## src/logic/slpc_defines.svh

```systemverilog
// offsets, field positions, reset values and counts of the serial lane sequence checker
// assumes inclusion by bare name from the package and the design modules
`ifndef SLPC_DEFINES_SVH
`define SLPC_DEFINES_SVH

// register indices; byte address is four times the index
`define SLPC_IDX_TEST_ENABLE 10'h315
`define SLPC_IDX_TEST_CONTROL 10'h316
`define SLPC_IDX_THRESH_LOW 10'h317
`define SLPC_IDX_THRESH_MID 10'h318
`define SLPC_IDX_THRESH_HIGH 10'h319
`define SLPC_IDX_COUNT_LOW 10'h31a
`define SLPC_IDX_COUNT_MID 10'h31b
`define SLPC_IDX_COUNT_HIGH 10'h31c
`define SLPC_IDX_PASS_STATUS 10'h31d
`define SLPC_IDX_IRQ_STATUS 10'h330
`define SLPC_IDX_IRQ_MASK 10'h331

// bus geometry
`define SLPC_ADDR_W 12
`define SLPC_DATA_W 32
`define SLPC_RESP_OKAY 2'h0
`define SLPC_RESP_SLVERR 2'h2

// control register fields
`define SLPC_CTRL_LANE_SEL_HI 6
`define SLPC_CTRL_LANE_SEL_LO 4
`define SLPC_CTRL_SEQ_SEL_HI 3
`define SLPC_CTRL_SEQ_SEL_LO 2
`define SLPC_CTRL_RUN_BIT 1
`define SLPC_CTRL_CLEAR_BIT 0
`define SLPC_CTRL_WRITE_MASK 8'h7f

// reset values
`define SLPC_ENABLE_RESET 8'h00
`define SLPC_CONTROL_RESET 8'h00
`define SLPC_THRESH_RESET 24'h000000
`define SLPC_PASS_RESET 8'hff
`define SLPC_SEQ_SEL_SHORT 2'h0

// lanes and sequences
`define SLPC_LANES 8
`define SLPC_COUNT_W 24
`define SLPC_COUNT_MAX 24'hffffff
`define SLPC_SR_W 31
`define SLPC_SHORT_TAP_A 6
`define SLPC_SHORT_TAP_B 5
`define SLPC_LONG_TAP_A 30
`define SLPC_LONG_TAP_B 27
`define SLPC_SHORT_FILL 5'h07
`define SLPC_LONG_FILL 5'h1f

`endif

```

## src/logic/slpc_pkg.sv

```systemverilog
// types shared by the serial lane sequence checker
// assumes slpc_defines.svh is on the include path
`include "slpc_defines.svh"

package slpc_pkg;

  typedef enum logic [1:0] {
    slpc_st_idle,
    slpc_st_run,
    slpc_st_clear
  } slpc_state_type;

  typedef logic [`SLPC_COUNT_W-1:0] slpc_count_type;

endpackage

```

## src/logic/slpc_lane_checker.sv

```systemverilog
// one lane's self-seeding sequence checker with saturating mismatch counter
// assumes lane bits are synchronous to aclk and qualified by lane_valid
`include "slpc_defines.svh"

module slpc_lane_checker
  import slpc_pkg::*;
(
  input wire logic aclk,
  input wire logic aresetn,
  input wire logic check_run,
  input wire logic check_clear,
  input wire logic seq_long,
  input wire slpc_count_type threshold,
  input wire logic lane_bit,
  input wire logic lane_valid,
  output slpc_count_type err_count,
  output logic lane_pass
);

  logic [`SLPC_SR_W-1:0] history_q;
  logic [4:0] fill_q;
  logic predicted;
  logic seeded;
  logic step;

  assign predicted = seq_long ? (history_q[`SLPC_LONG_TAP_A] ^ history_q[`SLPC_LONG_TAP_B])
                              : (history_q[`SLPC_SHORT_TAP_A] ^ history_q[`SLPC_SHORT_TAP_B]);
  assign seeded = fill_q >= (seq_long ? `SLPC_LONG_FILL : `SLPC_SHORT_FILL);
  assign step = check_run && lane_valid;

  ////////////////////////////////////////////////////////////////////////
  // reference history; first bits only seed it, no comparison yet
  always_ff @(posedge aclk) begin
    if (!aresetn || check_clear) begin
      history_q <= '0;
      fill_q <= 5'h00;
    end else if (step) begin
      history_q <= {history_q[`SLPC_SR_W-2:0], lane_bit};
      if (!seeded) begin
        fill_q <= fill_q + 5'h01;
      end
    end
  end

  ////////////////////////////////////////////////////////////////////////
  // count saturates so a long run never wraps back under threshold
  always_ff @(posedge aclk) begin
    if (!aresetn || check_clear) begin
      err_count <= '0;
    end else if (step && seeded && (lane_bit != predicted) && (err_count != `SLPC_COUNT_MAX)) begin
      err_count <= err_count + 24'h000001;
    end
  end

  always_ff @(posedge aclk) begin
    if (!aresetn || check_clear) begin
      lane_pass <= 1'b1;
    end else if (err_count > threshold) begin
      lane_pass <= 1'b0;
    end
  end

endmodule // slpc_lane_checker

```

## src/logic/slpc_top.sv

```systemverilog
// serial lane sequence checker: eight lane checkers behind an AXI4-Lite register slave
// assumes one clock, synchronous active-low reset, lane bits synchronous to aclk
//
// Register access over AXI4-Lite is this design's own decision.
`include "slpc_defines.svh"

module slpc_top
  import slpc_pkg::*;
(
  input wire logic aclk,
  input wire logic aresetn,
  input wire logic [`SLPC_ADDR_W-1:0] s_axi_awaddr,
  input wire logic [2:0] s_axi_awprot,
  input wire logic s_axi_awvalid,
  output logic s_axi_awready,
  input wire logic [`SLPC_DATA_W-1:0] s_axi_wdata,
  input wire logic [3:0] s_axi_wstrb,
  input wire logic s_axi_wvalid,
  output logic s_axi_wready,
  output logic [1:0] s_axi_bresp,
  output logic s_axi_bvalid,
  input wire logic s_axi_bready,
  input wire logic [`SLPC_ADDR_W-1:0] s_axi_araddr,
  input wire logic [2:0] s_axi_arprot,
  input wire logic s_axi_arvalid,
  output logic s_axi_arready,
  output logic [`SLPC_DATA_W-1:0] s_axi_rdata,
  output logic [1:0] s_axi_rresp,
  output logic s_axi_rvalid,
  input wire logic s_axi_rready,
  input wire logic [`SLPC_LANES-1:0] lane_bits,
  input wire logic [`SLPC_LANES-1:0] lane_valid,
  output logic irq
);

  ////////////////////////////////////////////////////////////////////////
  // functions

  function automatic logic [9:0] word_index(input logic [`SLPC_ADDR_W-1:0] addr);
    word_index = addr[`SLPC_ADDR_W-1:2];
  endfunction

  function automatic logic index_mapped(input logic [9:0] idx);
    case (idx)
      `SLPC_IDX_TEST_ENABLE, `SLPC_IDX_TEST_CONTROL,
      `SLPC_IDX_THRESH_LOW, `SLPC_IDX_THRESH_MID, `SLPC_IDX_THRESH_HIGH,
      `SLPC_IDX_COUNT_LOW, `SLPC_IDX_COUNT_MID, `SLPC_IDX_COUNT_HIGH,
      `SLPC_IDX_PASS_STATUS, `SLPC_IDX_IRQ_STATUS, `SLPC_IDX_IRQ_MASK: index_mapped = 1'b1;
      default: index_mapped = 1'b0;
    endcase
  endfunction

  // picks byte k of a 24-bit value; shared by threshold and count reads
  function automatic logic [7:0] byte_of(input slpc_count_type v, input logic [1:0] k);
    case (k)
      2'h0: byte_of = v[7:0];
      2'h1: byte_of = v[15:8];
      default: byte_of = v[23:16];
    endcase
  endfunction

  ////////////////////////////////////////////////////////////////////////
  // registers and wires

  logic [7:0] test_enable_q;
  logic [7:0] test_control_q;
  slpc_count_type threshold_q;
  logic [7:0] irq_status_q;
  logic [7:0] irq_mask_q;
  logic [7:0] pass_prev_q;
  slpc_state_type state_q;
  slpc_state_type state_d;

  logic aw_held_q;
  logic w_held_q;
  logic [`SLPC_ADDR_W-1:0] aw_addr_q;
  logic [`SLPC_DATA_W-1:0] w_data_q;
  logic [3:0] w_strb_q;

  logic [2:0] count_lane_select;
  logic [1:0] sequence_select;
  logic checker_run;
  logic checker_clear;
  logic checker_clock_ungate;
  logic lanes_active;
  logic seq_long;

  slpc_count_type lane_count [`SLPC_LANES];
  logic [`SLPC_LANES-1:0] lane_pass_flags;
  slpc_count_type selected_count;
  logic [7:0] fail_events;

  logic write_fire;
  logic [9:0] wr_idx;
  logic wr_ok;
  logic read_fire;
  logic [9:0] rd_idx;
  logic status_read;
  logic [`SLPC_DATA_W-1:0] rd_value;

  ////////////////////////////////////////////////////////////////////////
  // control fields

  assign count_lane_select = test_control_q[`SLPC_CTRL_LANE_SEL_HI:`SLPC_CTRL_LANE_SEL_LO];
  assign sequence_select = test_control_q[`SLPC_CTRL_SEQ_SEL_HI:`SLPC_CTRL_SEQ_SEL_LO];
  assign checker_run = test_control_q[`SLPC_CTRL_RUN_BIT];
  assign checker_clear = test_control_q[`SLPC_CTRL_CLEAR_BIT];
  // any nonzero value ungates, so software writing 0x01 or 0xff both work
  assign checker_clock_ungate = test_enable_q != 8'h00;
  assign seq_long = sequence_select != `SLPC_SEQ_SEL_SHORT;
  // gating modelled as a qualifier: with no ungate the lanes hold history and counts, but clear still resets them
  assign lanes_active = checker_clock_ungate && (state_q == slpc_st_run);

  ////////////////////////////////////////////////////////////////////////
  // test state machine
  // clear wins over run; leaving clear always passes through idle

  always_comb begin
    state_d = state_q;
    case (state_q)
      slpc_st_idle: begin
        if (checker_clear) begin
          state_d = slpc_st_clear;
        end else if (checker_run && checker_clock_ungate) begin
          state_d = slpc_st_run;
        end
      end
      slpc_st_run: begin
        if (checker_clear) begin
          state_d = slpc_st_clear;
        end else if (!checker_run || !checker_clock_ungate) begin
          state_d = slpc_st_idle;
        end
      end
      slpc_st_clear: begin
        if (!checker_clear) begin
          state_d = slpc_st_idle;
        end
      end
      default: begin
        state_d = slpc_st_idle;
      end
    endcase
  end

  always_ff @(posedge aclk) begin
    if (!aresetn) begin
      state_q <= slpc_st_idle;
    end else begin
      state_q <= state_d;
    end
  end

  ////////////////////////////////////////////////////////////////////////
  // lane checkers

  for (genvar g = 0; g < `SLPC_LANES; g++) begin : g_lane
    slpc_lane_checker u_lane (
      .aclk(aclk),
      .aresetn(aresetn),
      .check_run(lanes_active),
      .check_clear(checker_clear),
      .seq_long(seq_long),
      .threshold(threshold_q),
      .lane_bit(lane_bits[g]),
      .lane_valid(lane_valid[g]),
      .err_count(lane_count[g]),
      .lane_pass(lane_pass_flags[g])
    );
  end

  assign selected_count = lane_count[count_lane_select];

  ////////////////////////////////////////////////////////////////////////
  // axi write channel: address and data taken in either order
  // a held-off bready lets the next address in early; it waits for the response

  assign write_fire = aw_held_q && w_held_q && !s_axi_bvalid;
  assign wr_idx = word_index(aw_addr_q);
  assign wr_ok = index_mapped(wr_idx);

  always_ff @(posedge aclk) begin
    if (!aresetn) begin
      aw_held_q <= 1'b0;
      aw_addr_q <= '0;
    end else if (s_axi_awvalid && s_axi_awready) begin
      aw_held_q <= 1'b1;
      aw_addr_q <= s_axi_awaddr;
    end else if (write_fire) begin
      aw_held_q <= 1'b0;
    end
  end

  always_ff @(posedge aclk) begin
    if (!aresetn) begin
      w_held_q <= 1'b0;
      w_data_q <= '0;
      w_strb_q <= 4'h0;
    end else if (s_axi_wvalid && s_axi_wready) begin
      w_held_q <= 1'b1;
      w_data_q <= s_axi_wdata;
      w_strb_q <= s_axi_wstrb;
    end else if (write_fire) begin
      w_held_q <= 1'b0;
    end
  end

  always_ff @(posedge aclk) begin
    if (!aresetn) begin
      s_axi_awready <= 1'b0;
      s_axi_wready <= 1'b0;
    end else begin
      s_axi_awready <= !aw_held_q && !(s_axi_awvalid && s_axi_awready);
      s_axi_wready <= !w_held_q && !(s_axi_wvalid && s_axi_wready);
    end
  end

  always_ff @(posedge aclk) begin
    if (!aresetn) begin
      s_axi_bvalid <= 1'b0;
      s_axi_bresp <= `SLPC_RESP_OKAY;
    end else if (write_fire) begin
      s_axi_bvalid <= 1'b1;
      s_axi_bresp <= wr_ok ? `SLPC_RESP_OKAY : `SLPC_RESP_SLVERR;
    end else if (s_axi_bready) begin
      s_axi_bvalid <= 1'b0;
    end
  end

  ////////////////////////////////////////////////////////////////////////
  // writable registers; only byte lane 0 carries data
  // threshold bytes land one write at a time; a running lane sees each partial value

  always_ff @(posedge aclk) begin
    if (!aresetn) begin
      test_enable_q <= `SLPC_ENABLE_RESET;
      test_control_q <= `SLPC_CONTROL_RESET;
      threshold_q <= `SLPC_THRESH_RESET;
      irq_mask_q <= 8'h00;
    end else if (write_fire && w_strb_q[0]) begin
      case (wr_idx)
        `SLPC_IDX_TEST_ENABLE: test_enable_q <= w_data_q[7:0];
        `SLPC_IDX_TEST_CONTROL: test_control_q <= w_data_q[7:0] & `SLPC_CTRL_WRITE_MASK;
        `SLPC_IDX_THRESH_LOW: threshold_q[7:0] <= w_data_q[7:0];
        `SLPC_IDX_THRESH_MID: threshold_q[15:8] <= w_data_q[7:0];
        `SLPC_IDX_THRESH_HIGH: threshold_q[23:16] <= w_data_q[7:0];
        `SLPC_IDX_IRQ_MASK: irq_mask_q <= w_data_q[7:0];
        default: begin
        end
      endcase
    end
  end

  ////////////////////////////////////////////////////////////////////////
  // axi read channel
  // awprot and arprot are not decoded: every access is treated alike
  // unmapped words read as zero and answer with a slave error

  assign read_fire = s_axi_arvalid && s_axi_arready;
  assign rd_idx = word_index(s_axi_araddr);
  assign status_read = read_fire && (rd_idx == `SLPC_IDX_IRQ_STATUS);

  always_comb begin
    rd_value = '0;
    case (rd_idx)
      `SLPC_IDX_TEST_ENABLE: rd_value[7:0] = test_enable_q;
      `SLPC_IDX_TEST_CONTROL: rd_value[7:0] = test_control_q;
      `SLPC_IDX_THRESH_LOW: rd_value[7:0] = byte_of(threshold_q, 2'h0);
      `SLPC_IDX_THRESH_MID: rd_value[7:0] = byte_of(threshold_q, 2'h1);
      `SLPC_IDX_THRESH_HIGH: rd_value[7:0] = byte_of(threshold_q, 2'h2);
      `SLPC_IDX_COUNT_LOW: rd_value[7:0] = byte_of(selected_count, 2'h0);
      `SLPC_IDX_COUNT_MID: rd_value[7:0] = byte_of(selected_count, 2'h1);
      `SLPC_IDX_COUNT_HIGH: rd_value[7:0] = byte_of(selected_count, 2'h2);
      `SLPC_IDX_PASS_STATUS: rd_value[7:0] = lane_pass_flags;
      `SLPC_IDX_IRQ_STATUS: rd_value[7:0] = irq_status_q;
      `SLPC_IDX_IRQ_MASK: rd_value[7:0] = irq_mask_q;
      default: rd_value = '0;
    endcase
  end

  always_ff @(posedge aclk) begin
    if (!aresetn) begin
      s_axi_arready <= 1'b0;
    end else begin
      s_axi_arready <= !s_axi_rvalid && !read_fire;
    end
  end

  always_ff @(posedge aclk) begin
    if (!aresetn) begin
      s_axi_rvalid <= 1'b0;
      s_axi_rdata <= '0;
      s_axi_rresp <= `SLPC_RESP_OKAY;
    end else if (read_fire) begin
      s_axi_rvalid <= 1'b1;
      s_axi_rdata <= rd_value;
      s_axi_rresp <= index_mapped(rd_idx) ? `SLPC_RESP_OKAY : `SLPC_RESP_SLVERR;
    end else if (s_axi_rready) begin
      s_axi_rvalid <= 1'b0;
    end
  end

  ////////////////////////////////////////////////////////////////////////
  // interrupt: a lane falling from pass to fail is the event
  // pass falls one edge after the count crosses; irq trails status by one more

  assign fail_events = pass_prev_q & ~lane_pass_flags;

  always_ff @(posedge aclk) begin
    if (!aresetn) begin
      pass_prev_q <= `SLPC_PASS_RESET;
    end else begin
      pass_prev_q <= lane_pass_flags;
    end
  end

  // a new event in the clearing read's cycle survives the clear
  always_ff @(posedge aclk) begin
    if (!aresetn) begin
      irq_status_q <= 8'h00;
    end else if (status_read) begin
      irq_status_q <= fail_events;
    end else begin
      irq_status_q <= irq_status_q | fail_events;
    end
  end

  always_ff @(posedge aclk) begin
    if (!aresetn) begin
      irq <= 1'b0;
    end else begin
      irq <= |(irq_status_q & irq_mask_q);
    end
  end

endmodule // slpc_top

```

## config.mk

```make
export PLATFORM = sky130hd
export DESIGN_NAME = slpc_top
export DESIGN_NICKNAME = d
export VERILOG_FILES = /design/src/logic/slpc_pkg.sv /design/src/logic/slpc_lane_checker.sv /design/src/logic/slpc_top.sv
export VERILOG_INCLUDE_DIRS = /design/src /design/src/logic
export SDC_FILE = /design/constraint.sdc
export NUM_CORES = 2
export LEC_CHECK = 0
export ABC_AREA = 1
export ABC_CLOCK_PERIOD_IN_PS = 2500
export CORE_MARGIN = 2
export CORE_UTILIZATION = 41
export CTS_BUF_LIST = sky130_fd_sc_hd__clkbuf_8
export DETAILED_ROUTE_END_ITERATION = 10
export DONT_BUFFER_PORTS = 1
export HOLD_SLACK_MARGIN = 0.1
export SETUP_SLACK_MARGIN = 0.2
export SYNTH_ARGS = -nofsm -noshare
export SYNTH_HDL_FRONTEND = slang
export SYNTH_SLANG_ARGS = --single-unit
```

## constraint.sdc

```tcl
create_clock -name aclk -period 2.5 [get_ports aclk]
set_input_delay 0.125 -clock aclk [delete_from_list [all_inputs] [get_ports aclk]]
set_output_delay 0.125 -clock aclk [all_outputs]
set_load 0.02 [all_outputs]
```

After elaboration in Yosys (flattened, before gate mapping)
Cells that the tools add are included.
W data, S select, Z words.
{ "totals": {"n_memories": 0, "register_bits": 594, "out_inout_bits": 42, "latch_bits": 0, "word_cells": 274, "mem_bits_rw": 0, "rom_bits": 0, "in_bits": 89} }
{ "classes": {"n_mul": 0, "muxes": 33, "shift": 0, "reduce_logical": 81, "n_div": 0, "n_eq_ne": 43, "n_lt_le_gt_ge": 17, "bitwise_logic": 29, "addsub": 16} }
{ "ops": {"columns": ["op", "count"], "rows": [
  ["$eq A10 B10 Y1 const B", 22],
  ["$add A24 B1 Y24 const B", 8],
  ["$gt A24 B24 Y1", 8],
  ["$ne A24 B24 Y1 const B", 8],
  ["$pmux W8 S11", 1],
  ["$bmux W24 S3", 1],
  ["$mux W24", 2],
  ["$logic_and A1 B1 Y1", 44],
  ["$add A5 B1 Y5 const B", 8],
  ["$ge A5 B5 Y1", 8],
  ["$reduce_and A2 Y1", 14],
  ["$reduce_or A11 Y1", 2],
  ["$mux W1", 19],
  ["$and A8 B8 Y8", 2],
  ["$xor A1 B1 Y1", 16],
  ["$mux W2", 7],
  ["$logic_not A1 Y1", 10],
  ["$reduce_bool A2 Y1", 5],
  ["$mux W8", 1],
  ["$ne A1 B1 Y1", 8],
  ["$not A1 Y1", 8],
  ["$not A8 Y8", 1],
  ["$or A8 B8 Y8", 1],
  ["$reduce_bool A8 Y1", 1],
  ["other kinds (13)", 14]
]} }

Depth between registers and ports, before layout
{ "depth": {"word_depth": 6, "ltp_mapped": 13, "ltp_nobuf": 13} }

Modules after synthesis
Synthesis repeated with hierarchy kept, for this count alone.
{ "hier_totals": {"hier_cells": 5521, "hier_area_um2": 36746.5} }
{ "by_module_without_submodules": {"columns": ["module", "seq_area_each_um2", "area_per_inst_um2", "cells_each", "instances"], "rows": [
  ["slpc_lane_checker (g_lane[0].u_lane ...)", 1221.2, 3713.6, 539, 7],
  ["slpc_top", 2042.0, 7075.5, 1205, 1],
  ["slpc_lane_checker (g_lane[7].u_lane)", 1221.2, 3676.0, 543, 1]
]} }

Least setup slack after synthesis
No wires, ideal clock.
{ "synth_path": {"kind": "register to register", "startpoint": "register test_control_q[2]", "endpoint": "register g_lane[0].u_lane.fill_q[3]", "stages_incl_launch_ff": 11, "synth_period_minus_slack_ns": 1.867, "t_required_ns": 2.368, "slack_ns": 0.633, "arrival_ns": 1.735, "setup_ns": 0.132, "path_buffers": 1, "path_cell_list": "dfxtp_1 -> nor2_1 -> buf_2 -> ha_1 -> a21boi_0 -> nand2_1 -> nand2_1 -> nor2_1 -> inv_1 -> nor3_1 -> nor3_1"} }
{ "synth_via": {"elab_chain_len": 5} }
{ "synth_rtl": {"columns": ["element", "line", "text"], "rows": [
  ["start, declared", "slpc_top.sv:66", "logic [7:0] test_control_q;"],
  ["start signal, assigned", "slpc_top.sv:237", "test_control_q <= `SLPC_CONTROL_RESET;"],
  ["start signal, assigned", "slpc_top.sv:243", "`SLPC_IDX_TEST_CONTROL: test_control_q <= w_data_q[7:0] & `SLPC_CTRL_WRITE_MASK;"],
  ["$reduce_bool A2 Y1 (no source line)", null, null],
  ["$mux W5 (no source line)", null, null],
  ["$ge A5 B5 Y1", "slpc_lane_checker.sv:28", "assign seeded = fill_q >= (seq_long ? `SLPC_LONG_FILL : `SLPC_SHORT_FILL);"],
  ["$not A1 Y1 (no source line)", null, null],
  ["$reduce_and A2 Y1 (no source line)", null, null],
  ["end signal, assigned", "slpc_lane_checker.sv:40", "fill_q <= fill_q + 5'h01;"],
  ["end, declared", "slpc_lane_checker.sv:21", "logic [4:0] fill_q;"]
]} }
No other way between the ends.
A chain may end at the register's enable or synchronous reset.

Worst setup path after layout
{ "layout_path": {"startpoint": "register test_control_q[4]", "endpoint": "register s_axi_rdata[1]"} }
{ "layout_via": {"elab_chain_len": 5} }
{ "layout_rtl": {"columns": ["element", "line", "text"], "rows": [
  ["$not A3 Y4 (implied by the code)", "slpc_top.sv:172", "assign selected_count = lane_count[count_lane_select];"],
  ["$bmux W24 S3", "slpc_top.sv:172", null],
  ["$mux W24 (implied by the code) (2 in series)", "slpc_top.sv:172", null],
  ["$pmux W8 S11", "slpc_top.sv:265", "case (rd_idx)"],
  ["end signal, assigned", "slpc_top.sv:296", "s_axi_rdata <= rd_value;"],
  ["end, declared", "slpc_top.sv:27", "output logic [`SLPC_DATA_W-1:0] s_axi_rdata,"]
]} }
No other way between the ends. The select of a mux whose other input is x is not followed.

_ _ _ _ _ _ _

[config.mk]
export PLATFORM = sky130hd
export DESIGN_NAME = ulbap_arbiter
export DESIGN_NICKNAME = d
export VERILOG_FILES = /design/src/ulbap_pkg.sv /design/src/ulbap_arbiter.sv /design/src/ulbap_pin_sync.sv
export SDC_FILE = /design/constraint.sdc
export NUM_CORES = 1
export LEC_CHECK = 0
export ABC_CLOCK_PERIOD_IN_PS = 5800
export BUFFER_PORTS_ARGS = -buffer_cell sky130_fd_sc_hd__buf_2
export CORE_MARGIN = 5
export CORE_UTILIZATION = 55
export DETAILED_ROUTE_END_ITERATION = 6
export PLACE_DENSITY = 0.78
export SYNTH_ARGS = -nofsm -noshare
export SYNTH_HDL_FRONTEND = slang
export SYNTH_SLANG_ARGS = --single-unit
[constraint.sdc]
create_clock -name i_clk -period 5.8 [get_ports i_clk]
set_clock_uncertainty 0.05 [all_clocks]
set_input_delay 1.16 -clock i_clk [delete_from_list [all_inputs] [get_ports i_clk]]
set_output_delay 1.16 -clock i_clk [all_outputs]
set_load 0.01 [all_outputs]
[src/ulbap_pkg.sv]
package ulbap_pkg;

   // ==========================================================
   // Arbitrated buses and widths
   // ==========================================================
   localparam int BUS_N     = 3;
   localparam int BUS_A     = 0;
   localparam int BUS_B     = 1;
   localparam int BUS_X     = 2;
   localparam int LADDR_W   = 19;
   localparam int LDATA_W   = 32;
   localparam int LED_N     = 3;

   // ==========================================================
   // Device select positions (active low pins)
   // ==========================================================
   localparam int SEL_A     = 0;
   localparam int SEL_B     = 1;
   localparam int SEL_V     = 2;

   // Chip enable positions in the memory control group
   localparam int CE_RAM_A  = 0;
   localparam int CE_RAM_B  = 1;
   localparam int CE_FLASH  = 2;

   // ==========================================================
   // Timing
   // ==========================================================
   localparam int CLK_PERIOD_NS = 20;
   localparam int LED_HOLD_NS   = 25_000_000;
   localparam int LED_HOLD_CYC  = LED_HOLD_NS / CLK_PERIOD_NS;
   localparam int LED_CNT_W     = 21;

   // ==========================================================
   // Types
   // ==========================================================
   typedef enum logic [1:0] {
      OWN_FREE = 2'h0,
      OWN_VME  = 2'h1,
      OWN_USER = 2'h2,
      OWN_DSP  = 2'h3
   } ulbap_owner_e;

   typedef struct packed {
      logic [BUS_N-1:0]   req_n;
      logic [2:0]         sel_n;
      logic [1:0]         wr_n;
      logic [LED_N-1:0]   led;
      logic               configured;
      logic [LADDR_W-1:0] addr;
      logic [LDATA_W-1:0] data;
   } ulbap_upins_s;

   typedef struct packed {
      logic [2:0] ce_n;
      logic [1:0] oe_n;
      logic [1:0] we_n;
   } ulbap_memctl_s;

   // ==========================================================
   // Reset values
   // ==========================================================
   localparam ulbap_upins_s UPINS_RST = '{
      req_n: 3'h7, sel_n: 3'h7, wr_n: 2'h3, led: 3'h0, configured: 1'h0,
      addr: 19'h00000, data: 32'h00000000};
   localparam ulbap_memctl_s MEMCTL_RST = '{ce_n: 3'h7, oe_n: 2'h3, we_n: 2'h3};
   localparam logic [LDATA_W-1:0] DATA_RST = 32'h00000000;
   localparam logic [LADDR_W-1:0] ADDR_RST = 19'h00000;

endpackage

_ _ _ _ _ _ _

__Task description__
From the records above, copy every line that holds the word "assumes".

__Response for this exercise__
// assumes inclusion by bare name from the package and the design modules
// assumes slpc_defines.svh is on the include path
// assumes lane bits are synchronous to aclk and qualified by lane_valid
// assumes one clock, synchronous active-low reset, lane bits synchronous to aclk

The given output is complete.